Maak met de persoon met autisme en de naaste(n) duidelijke afspraken over medicatiebeheer en medicatie-inname, zeker wanneer er sprake is van acute suïcidaliteit. Dit kan ook worden opgenomen in het Safety Plan.

Monitoring

Wees continu alert op de ontwikkeling van de suïcidaliteit en op gedragingen die kunnen wijzen op een verergering van het suïcidale gedrag tijdens de gehele periode van de behandeling (evenals bij het afbouwen of stopzetten ervan).
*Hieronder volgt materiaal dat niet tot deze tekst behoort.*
This is an optimization exercise on Yosys and OpenROAD, whose aim is a short achievable clock period and few clock cycles, not a production implementation. RTL that was checked went through simulation tests only; none was proved equivalent to the original. The RTL of run 1 was laid out without a check of its function. Power is estimated from default activity; no workload was simulated.

<file path="flow/design.v">
module trc3_alu (
    input  wire [4:0] op,
    input  wire [7:0] a,
    input  wire [7:0] b,
    output reg  [7:0] result,
    output reg        carry,
    output reg        zero
);
    localparam OP_ADD = 5'd2;
    localparam OP_SUB = 5'd4;
    localparam OP_XOR = 5'd5;
    localparam OP_XNO = 5'd6;
    localparam OP_IOR = 5'd7;
    localparam OP_NOR = 5'd8;
    localparam OP_AND = 5'd9;
    localparam OP_NAN = 5'd10;
    localparam OP_RSH = 5'd11;
    wire [8:0] sum  = {1'b0, a} + {1'b0, b};
    wire [8:0] diff = {1'b0, a} + {1'b0, ~b} + 9'd1;
    wire [7:0] x    = a ^ b;
    wire [7:0] o    = a | b;
    wire       eq   = (x == 8'd0);
    wire [7:0] zs_bit = {x[7:1] ~^ o[6:0], ~x[0]};
    wire       z_add  = &zs_bit;
    wire       z_rsh  = (&(x[7:2] ~^ o[6:1])) & (x[1] == (a[0] & b[0]));
    always @* begin
        case (op)
            OP_ADD: begin result = sum[7:0];         carry = sum[8];     zero = z_add;          end
            OP_SUB: begin result = diff[7:0];        carry = diff[8];    zero = eq;             end
            OP_XOR: begin result = x;                carry = (a > b);    zero = eq;             end
            OP_XNO: begin result = ~x;               carry = sum[8];     zero = (x == 8'hFF);   end
            OP_IOR: begin result = o;                carry = 1'b0;       zero = (o == 8'd0);    end
            OP_NOR: begin result = ~o;               carry = 1'b0;       zero = (o == 8'hFF);   end
            OP_AND: begin result = a & b;            carry = 1'b0;       zero = ((a & b) == 8'd0); end
            OP_NAN: begin result = ~o;               carry = 1'b0;       zero = (o == 8'hFF);   end
            OP_RSH: begin result = {1'b0, sum[7:1]}; carry = sum[8];     zero = z_rsh;          end
            default: begin result = 8'd0;            carry = 1'b0;       zero = 1'b1;           end
        endcase
    end
endmodule
module trc3_stack (
    input  wire       clk,
    input  wire       rst,
    input  wire       push,
    input  wire       pop,
    input  wire [9:0] push_data,
    output wire [9:0] top,
    output wire       empty
);
    reg [9:0]  s [0:15];
    reg [15:0] nz;
    integer i;
    always @(posedge clk) begin
        if (rst) begin
            for (i = 0; i < 16; i = i + 1)
                s[i] <= 10'd0;
            nz <= 16'd0;
        end else if (push) begin
            for (i = 15; i > 0; i = i - 1)
                s[i] <= s[i-1];
            s[0] <= push_data;
            nz   <= {nz[14:0], |push_data};
        end else if (pop) begin
            for (i = 0; i < 15; i = i + 1)
                s[i] <= s[i+1];
            s[15] <= 10'd0;
            nz    <= {1'b0, nz[15:1]};
        end
    end
    assign top   = s[0];
    assign empty = ~|nz;
endmodule
module trc3_regfile (
    input  wire       clk,
    input  wire       rst,
    input  wire [2:0] ra,
    input  wire [2:0] rb,
    input  wire [2:0] rc,
    output wire [7:0] da,
    output wire [7:0] db,
    output wire [7:0] dc,
    input  wire       we,
    input  wire [2:0] wa,
    input  wire [7:0] wd
);
    reg [7:0] x [1:7];
    integer i;
    always @(posedge clk) begin
        if (rst) begin
            for (i = 1; i < 8; i = i + 1)
                x[i] <= 8'd0;
        end else if (we && wa != 3'd0) begin
            x[wa] <= wd;
        end
    end
    assign da = (ra == 3'd0) ? 8'd0 : x[ra];
    assign db = (rb == 3'd0) ? 8'd0 : x[rb];
    assign dc = (rc == 3'd0) ? 8'd0 : x[rc];
endmodule
module trc3_core (
    input  wire        clk,
    input  wire        rst,
    output reg         mem_req,
    output reg         mem_we,
    output reg  [10:0] mem_addr,
    output reg  [7:0]  mem_wdata,
    input  wire        mem_ready,
    input  wire [7:0]  mem_rdata,
    output wire        gpi_req,
    output wire [2:0]  gpi_port,
    input  wire        gpi_valid,
    input  wire [7:0]  gpi_data,
    output wire        gpo_valid,
    output wire [2:0]  gpo_port,
    output wire [7:0]  gpo_data,
    output wire        bell,
    output wire        halted,
    output wire        faulted,
    output wire [2:0]  fault_code,
    output wire [10:0] pc_out
);
    localparam OP_NOP = 5'd0,  OP_HLT = 5'd1,  OP_ADD = 5'd2,  OP_ADI = 5'd3;
    localparam OP_SUB = 5'd4,  OP_XOR = 5'd5,  OP_XNO = 5'd6,  OP_IOR = 5'd7;
    localparam OP_NOR = 5'd8,  OP_AND = 5'd9,  OP_NAN = 5'd10, OP_RSH = 5'd11;
    localparam OP_LDI = 5'd12, OP_JMP = 5'd13, OP_BEQ = 5'd14, OP_BNE = 5'd15;
    localparam OP_BGT = 5'd16, OP_BLT = 5'd17, OP_CAL = 5'd18, OP_RET = 5'd19;
    localparam OP_REA = 5'd20, OP_STO = 5'd21, OP_GPI = 5'd22, OP_GPO = 5'd23;
    localparam OP_BEL = 5'd24, OP_PAS = 5'd25, OP_PAG = 5'd26;
    localparam F_NONE     = 3'd0;
    localparam F_ILLEGAL  = 3'd1;
    localparam F_RESERVED = 3'd2;
    localparam F_DATAADDR = 3'd3;
    localparam F_PAGE     = 3'd4;
    reg [15:0] c_data [0:31];
    reg [4:0]  c_tag  [0:31];
    reg [31:0] c_val;
    reg [10:0] pc_d;        
    reg [10:0] pcp1_d;      
    reg [15:0] ir;
    reg        ir_v;        
    reg        fill_hi;     
    reg [7:0]  fill_lo;
    reg        e_valid;
    reg [10:0] e_pc;
    reg [7:0]  e_a, e_b, e_c;   
    reg [4:0]  e_op;            
    reg [2:0]  e_dst;
    reg        e_wr;            
    reg        e_flg;           
    reg        e_rea, e_sto, e_gpi, e_gpo, e_bel, e_pas, e_pag, e_hlt;
    reg [2:0]  e_fpre;          
    reg [2:0]  e_off;           
    reg [2:0]  e_phi;           
    reg [7:0]  e_addr;          
    reg        e_dflt;          
    reg        we_r;            
    reg [10:0] maddr_r;         
    reg        flag_c, flag_z;
    reg [2:0]  page;
    reg        fault_r;
    reg [2:0]  fcode;
    reg [10:0] f_pc;
    wire e_act  = e_valid && !fault_r;
    wire e_mem  = e_rea || e_sto;
    wire [7:0] alu_r;
    wire       alu_c, alu_z;
    trc3_alu u_alu (
        .op(e_op), .a(e_a), .b(e_b),
        .result(alu_r), .carry(alu_c), .zero(alu_z)
    );
    wire       e_pflt  = e_pas && (e_b[7:3] != 5'd0);
    wire       e_dfl   = e_mem && e_dflt;
    wire       e_fault = (e_fpre != F_NONE) || e_dfl || e_pflt;
    wire e_stall = e_act && ((e_mem && !mem_ready) || (e_gpi && !gpi_valid));
    wire e_halt  = e_valid && e_hlt && !fault_r;
    wire e_ok    = e_act && !e_stall && !e_fault;
    wire [7:0] e_res = e_rea ? mem_rdata :
                       e_gpi ? gpi_data :
                       e_pag ? {5'd0, page} : alu_r;
    wire [10:0] st_addr = {page, e_addr};
    wire        st_go   = e_act && e_sto;    
    wire       d_end   = pc_d[10];
    wire       d_valid = ir_v || d_end;
    wire [4:0] op      = ir[15:11];
    wire [2:0] fa      = ir[8:6];
    wire [2:0] fb      = ir[5:3];
    wire [2:0] fc      = ir[2:0];
    wire [7:0] imm8    = ir[10:3];
    wire [9:0] tgt     = ir[10:1];
    reg [10:0] rsv_mask;
    always @* begin
        case (op)
            OP_NOP, OP_HLT, OP_RET, OP_BEL:                 rsv_mask = 11'h7FF;
            OP_ADD, OP_SUB, OP_XOR, OP_XNO, OP_IOR, OP_NOR,
            OP_AND, OP_NAN, OP_RSH, OP_REA, OP_STO:         rsv_mask = 11'h600;
            OP_ADI, OP_LDI:                                 rsv_mask = 11'h000;
            OP_JMP, OP_BEQ, OP_BNE, OP_BGT, OP_BLT, OP_CAL: rsv_mask = 11'h001;
            OP_GPI:                                         rsv_mask = 11'h7C0;
            OP_GPO:                                         rsv_mask = 11'h607;
            OP_PAS:                                         rsv_mask = 11'h0C7;
            OP_PAG:                                         rsv_mask = 11'h7F8;
            default:                                        rsv_mask = 11'h000;
        endcase
    end
    wire       d_illegal  = !d_end && (op > 5'd26);
    wire       d_reserved = !d_end && |(ir[10:0] & rsv_mask);
    wire [2:0] d_fpre     = d_illegal ? F_ILLEGAL : d_reserved ? F_RESERVED : F_NONE;
    wire       d_ok       = !d_end && !d_illegal && !d_reserved;
    wire d_is_alu = (op == OP_ADD) || (op >= OP_SUB && op <= OP_RSH);
    wire d_wr_op  = d_is_alu || op == OP_ADI || op == OP_LDI || op == OP_PAG ||
                    op == OP_GPI || op == OP_REA;
    wire [2:0] d_ra = (op == OP_ADI) ? fc : fa;
    wire [7:0] rf_a, rf_b, rf_c;
    wire       rf_we = e_ok && e_wr;
    trc3_regfile u_rf (
        .clk(clk), .rst(rst),
        .ra(d_ra), .rb(fb), .rc(fc),
        .da(rf_a), .db(rf_b), .dc(rf_c),
        .we(rf_we), .wa(e_dst), .wd(e_res)
    );
    wire fwd_en = e_act && e_wr;
    wire [7:0] xa = (fwd_en && e_dst == d_ra) ? e_res : rf_a;
    wire [7:0] xb = (fwd_en && e_dst == fb)   ? e_res : rf_b;
    wire [7:0] xc = (fwd_en && e_dst == fc)   ? e_res : rf_c;
    wire [7:0] d_opa = (op == OP_LDI) ? 8'd0 : xa;
    wire [8:0] d_sum = (fwd_en && e_dst == d_ra) ? {1'b0, e_res} + {6'd0, fb}
                                                 : {1'b0, rf_a} + {6'd0, fb};
    wire       d_mem = d_ok && (op == OP_REA || op == OP_STO);
    wire [7:0] d_opb = (op == OP_ADI || op == OP_LDI) ? imm8 : xb;
    wire [4:0] d_aluop = (op == OP_ADI) ? OP_ADD : (op == OP_LDI) ? OP_IOR : op;
    wire fz = (e_act && e_flg) ? alu_z : flag_z;
    wire fcy = (e_act && e_flg) ? alu_c : flag_c;
    reg  cond;
    always @* begin
        case (op)
            OP_BEQ:  cond = fz;
            OP_BNE:  cond = ~fz;
            OP_BGT:  cond = fcy;
            OP_BLT:  cond = ~fcy;
            default: cond = 1'b0;
        endcase
    end
    wire d_jmp = !d_end && (op == OP_JMP || op == OP_CAL);
    wire d_bcc = !d_end && (op == OP_BEQ || op == OP_BNE || op == OP_BGT || op == OP_BLT);
    wire d_ret = !d_end && (op == OP_RET);
    wire d_cal = !d_end && (op == OP_CAL);
    wire [9:0] st_top;
    wire       st_empty;
    wire sel_t = d_jmp || (d_bcc && cond);
    wire sel_r = !sel_t && d_ret && !st_empty;
    wire [4:0] i0 = pcp1_d[4:0];
    wire [4:0] i1 = tgt[4:0];
    wire [4:0] i2 = st_top[4:0];
    wire [15:0] w0 = c_data[i0];
    wire [15:0] w1 = c_data[i1];
    wire [15:0] w2 = c_data[i2];
    wire h0 = c_val[i0] && (c_tag[i0] == pcp1_d[9:5]);
    wire h1 = c_val[i1] && (c_tag[i1] == tgt[9:5]);
    wire h2 = c_val[i2] && (c_tag[i2] == st_top[9:5]);
    wire flush_cur  = st_go && (page == pc_d[9:7]);
    wire flush_next = st_go && (page == pcp1_d[9:7] || page == tgt[9:7] || page == st_top[9:7]);
    wire ended = fault_r || e_halt;
    wire d_adv = d_valid && !e_stall && !ended && !flush_cur;
    wire [10:0] n_pc   = sel_t ? {1'b0, tgt} : sel_r ? {1'b0, st_top} : pcp1_d;
    wire [10:0] n_pcp1 = sel_t ? {1'b0, tgt} + 11'd1 : sel_r ? {1'b0, st_top} + 11'd1 : pcp1_d + 11'd1;
    wire [15:0] n_ir   = sel_t ? w1 : sel_r ? w2 : w0;
    wire        n_hit  = sel_t ? h1 : sel_r ? h2 : h0;
    trc3_stack u_stack (
        .clk(clk), .rst(rst),
        .push(d_adv && d_cal), .pop(d_adv && sel_r), .push_data(pcp1_d[9:0]),
        .top(st_top), .empty(st_empty)
    );
    wire fill_go = !d_valid && !ended && !(e_act && e_mem);
    always @* begin
        mem_req   = 1'b1;
        mem_we    = we_r;
        mem_addr  = maddr_r;
        mem_wdata = e_c;
    end
    assign gpi_req   = e_act && e_gpi;
    assign gpi_port  = e_off;
    assign gpo_valid = e_act && e_gpo;
    assign gpo_port  = e_off;
    assign gpo_data  = e_a;
    assign bell      = e_act && e_bel;
    assign halted     = e_halt;
    assign faulted    = fault_r;
    assign fault_code = fcode;
    assign pc_out     = fault_r ? f_pc : e_pc;
    integer k;
    always @(posedge clk) begin
        if (rst) begin
            c_val   <= 32'd0;
            pc_d    <= 11'd0;
            pcp1_d  <= 11'd1;
            ir_v    <= 1'b0;
            fill_hi <= 1'b0;
            e_valid <= 1'b0;
            flag_c  <= 1'b0;
            flag_z  <= 1'b0;
            page    <= 3'd0;
            fault_r <= 1'b0;
            we_r    <= 1'b0;
            maddr_r <= 11'd0;
            fcode   <= F_NONE;
            f_pc    <= 11'd0;
        end else begin
            if (e_act && !e_stall && e_fault) begin
                fault_r <= 1'b1;
                fcode   <= (e_fpre != F_NONE) ? e_fpre : e_dfl ? F_DATAADDR : F_PAGE;
                f_pc    <= e_pc;
            end
            if (e_ok && e_flg) begin
                flag_c <= alu_c;
                flag_z <= alu_z;
            end
            if (e_ok && e_pas)
                page <= e_phi | e_b[2:0];
            if (e_ok && e_sto && c_tag[st_addr[5:1]] == st_addr[10:6])
                c_val[st_addr[5:1]] <= 1'b0;
            if (!e_stall && !ended) begin
                e_valid <= d_adv;
                if (d_adv) begin
                    e_pc  <= pc_d;
                    e_a   <= d_opa;
                    e_b   <= d_opb;
                    e_c   <= xc;
                    e_op  <= d_aluop;
                    e_dst <= fc;
                    e_wr  <= d_ok && d_wr_op && fc != 3'd0;
                    e_flg <= d_ok && d_is_alu;
                    e_rea <= d_ok && op == OP_REA;
                    e_sto <= d_ok && op == OP_STO;
                    e_gpi <= d_ok && op == OP_GPI;
                    e_gpo <= d_ok && op == OP_GPO;
                    e_bel <= d_ok && op == OP_BEL;
                    e_pas <= d_ok && op == OP_PAS;
                    e_pag <= d_ok && op == OP_PAG;
                    e_hlt <= d_end || (d_ok && op == OP_HLT);
                    e_fpre <= d_fpre;
                    e_off <= fb;
                    e_phi <= ir[10:8];
                    e_addr <= d_sum[7:0];
                    e_dflt <= d_sum[8];
                end
            end
            if (e_stall && e_mem) begin
            end else if (ended || (e_act && e_fault)) begin
                we_r    <= 1'b0;
                maddr_r <= {pc_d[9:0], 1'b0};
            end else if (d_adv && d_mem) begin
                we_r    <= op == OP_STO && !d_sum[8];
                maddr_r <= {(e_ok && e_pas) ? (e_phi | e_b[2:0]) : page, d_sum[7:0]};
            end else begin
                we_r    <= 1'b0;
                if (d_adv)
                    maddr_r <= {n_pc[9:0], 1'b0};
                else if (fill_go && mem_ready)
                    maddr_r <= {pc_d[9:0], ~fill_hi};
                else
                    maddr_r <= {pc_d[9:0], fill_hi};
            end
            if (d_adv) begin
                pc_d   <= n_pc;
                pcp1_d <= n_pcp1;
                ir     <= n_ir;
                ir_v   <= n_hit && !flush_next;
            end else if (flush_cur) begin
                ir_v   <= 1'b0;
            end else if (fill_go && mem_ready) begin
                if (!fill_hi) begin
                    fill_lo <= mem_rdata;
                    fill_hi <= 1'b1;
                end else begin
                    fill_hi <= 1'b0;
                    ir      <= {mem_rdata, fill_lo};
                    ir_v    <= 1'b1;
                    c_data[pc_d[4:0]] <= {mem_rdata, fill_lo};
                    c_tag[pc_d[4:0]]  <= pc_d[9:5];
                    c_val[pc_d[4:0]]  <= 1'b1;
                end
            end
        end
    end
endmodule
</file>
Na een suïcidepoging of een suïcide

Suïcidaal gedrag komt bij autistische mensen opmerkelijk vaker voor dan in de algemene bevolking. Bovendien is het risico op een nieuwe poging of een overlijden door suïcide sterk verhoogd bij personen die reeds een poging ondernomen hebben.

Na een poging

Het is essentieel om na een poging een passende psychosociale opvang en evaluatie te bieden om een herhaalde poging te voorkomen. Als leidraad voor dit gesprek kan je gebruik maken van LOES. Betrek ook naasten in de opvang na een poging. Ook zij hebben nood aan een empathische opvang waarbij je kan exploreren welke rol zij kunnen opnemen in het verdere zorgtraject en hoe je hen daarin best kan ondersteunen

Na een suïcide

Wanneer iemand overlijdt door suïcide, heeft dit een grote impact op de mensen die achterblijven: familie, vrienden, collega’s en ook betrokken hulpverleners. Een goede opvang en opvolging van alle betrokkenen, zowel op korte als lange termijn, is essentieel.

Aanbevelingen

  • Bepaal de geschikte behandelsetting en interventies in samenspraak met de suïcidale persoon, de naaste(n) en eventuele andere betrokken hulpverleners.
  • Bied psycho-educatie over suïcidaliteit.
  • Maak samen met de persoon en de naaste(n) een Safety Plan op, maak het zo concreet mogelijk en oefen het samen in. Zorg ook voor een regelmatige update.
  • Werk rechtstreeks in op suïcidaliteit, pak ook onderliggende risicofactoren aan en versterk beschermende factoren.
  • Zorg bij neurobiologische interventies voor een goede afweging, kleine hoeveelheden, veiligheidsafspraken en nauwgezette monitoring.
  • Verwijs naar telefonische en digitale (zelfhulp)tools en verken deze samen.
  • Zorg na een suïcidepoging of na een zelfdoding voor een goede opvang en opvolging van alle betrokkenen na een suïcide.